Grant Wiggins and Jay McTighe (2005) make the same point in Understanding by Design. Their "facets of understanding" model identifies six dimensions of genuine understanding, the highest of which is transfer: can the student apply their understanding to a new context they have never encountered before? If your summative task is one the student has practised, you are not assessing transfer. You are assessing familiarity.

The Thinking Framework Depth Mapping

The Thinking Framework's eight cognitive operations map directly onto MYP achievement levels. This is Paul Main's core insight: the operations are not just thinking tools. They are depth indicators. Each operation requires a specific kind of cognitive work that aligns with what the IB expects at a given level band.

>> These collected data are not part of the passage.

Background: an optimization exercise with open tools, aiming at a short achievable clock period and few clock cycles per item. Do not read the settings as production practice. The RTL was checked by simulation tests, not by an equivalence proof against the original design.

==> flow/design.v (excerpt) <==
module cpu_top (
    input  logic        clk,
    input  logic        reset,
    output logic [9:0]  instr_addr,
    input  logic [17:0] instr_data,
    output logic [9:0]  mem_addr,
    output logic [17:0] mem_wdata,
    output logic        mem_we,
    output logic        mem_re,
    input  logic [17:0] mem_rdata
);
Size: roughly 3800 cells after synthesis.
clock: 6.0 ns
lec_check: 0
cap_margin: 20
core_margin: 2
core_utilization: 55
gpl_timing_driven: 1
setup_slack_margin: 3.4
slew_margin: 20
run.sh (not shown) runs the stock make flow with config.mk's settings and CLKGATE_MAP_FILE= SYNTH_SCRIPT=/design/flow/synth_recipe.tcl, a recipe that flattens the netlist after the stock synthesis.
Testbench counts at the start, summed over its fixed seeds: cycles 93,623, instrs 84,944.
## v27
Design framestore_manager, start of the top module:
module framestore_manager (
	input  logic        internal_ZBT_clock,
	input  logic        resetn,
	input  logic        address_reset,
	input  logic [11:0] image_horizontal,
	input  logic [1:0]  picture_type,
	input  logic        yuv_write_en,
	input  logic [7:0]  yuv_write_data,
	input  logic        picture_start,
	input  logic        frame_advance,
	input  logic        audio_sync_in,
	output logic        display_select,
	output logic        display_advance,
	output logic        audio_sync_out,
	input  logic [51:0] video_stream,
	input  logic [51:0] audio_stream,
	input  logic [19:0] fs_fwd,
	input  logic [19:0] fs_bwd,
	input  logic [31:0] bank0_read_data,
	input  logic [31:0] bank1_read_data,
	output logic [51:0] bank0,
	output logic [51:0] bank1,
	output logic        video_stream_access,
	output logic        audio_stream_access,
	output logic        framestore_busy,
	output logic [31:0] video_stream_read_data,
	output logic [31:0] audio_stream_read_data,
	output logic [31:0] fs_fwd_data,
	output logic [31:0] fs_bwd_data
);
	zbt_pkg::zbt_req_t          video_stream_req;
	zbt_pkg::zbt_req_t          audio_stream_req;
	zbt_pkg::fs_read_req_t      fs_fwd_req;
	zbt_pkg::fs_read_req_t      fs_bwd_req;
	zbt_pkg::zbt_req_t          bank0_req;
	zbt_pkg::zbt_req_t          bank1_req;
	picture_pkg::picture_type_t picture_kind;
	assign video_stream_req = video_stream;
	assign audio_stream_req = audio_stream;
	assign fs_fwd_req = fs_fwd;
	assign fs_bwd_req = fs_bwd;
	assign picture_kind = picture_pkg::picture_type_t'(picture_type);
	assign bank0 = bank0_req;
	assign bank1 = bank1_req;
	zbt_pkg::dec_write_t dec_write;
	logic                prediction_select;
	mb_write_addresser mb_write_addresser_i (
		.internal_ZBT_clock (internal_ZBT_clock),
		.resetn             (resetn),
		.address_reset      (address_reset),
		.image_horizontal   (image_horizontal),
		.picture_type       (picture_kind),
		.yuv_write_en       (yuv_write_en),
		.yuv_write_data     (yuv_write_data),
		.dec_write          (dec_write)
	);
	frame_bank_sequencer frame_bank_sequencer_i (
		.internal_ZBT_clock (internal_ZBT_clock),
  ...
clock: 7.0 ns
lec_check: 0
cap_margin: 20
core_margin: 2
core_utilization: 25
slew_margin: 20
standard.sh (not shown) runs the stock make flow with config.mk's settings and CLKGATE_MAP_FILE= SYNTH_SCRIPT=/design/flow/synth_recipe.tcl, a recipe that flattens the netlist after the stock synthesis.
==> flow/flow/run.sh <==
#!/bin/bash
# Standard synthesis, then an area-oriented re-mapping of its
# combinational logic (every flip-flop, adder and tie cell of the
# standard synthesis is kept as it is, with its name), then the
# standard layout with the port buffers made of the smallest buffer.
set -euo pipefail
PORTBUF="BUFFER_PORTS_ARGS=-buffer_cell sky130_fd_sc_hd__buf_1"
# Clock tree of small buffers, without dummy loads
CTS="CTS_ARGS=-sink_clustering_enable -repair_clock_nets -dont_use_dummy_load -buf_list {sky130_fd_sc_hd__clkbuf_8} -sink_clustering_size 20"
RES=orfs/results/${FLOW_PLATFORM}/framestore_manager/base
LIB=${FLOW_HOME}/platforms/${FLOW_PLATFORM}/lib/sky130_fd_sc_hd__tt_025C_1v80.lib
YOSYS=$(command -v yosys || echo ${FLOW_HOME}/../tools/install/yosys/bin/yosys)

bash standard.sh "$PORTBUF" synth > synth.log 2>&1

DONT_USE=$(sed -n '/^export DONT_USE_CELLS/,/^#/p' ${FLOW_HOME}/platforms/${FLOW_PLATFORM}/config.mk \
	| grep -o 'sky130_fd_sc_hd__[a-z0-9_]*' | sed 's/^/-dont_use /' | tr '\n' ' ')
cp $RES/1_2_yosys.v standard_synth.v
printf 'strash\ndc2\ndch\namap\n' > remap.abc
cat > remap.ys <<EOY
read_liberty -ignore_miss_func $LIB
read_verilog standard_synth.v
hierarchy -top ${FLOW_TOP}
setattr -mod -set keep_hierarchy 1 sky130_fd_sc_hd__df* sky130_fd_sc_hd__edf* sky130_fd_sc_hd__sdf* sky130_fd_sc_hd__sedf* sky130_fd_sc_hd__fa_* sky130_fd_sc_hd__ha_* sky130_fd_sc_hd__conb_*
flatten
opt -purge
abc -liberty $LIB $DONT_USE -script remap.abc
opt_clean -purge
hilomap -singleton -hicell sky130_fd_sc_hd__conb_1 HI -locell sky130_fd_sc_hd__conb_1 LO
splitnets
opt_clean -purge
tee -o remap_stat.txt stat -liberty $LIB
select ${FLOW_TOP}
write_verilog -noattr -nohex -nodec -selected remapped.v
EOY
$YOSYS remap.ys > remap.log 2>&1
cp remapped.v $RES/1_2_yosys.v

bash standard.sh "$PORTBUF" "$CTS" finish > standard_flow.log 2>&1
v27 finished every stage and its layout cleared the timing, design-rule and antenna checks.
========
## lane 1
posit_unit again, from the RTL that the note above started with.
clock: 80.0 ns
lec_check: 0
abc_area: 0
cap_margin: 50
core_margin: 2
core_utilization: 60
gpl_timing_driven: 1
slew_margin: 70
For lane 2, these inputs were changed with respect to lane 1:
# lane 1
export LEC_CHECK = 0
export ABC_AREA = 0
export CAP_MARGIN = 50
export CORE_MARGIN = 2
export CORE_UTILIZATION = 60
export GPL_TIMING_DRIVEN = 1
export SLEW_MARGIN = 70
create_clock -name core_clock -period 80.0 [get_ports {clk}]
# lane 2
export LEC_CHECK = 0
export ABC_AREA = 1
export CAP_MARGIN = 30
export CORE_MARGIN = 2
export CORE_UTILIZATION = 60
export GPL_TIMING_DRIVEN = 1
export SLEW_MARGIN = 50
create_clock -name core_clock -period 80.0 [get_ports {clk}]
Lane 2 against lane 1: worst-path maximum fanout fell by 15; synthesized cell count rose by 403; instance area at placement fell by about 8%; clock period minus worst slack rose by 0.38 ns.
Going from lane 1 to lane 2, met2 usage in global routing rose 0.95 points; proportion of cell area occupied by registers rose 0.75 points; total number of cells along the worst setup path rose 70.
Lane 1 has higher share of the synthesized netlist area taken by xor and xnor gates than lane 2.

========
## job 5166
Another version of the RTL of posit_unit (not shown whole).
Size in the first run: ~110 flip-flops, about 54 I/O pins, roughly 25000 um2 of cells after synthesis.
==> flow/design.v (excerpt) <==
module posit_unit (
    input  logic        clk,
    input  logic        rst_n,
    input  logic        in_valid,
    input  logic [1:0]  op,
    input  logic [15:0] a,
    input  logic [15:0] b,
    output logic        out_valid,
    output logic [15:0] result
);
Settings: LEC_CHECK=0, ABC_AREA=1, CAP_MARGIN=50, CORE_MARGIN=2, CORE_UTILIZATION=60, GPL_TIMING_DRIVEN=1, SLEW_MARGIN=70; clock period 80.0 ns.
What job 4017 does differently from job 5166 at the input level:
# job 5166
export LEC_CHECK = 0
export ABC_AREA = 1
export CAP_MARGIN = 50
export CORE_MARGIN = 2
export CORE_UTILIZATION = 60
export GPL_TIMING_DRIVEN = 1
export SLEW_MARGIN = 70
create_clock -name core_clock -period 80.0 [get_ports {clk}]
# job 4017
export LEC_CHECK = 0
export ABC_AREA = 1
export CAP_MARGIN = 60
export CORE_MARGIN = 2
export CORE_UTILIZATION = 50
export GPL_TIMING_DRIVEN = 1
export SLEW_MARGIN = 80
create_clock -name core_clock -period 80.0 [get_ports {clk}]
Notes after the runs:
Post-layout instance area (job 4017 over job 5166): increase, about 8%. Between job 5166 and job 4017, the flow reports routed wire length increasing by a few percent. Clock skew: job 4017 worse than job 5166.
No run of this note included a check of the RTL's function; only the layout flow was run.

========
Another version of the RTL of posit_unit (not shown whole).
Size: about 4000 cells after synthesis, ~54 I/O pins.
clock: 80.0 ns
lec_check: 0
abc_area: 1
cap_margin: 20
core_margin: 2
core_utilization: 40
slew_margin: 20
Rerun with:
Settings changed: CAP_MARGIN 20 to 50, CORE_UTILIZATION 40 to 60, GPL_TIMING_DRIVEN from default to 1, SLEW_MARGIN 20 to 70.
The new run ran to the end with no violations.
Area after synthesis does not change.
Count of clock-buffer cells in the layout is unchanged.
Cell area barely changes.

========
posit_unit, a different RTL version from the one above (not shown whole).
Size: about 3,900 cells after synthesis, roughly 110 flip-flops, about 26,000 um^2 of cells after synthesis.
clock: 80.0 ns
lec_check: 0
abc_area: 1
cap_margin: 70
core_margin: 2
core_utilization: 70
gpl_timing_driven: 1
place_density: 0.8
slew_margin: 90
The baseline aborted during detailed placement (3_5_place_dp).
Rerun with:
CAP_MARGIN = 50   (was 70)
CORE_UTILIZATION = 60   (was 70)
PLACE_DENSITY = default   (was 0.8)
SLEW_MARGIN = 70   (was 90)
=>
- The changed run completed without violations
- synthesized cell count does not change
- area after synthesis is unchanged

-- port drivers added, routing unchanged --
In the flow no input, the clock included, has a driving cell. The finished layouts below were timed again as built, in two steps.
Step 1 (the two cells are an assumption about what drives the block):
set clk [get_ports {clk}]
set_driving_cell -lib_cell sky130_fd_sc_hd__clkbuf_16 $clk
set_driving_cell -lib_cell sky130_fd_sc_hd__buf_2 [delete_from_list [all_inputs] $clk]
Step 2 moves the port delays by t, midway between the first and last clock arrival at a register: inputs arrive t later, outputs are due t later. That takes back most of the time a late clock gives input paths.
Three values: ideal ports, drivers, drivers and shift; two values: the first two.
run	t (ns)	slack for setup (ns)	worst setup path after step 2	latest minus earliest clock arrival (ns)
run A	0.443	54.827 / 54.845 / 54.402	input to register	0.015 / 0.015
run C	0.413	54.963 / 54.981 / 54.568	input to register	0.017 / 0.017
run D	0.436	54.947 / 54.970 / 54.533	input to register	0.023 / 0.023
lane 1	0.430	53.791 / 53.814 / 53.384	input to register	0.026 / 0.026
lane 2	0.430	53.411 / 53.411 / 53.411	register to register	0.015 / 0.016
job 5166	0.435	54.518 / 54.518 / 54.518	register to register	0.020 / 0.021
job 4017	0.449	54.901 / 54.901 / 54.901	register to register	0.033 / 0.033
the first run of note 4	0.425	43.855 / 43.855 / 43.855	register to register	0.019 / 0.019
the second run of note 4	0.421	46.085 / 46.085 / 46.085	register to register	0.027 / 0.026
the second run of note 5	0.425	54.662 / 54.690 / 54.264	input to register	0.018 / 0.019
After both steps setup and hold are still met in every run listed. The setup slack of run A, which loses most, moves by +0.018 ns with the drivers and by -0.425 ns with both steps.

MYP Level Cognitive Demand Thinking Framework Operations What Student Work Looks Like
1-2 (Limited) Recall, identify Classify (sort into given categories), Sequence (put in given order) Lists facts, follows a template, copies structure
3-4 (Adequate) Describe, outline Compare (similarities and differences), Part-Whole (break down into components) Describes with some detail, identifies components, makes basic comparisons
5-6 (Substantial) Analyse, explain Cause and Effect (explain why), Analogy (connect to other contexts) Explains relationships, identifies causes, transfers to new contexts
7-8 (Excellent) Evaluate, synthesise Perspective (multiple viewpoints), Systems Thinking (interconnections) Evaluates competing arguments, synthesises across sources, identifies systemic patterns

This mapping does something that standard Bloom's Taxonomy guidance does not do for the MYP context: it gives you a concrete cognitive operation to design around, not just a verb to look for in student writing. "Analyse" is an instruction to students. "Cause and Effect" is the thinking structure you build the task around.

The distinction matters because Bloom's verbs describe what you want students to do in their response. The Thinking Framework operations describe the mental structure that makes that response possible. When you design a task that requires Cause and Effect thinking, you are not just hoping students will analyse. You are building the question so that analysis is the only way to answer it.

Norman Webb (1997) made a similar argument with his Depth of Knowledge framework: the cognitive demand is a property of the task, not the student's response. A Webb's Depth of Knowledge level 1 task cannot produce level 4 responses regardless of how capable the student is. The same logic applies here. If your MYP task only requires Classify thinking, you cannot award level 7 even if a student's response is beautifully written.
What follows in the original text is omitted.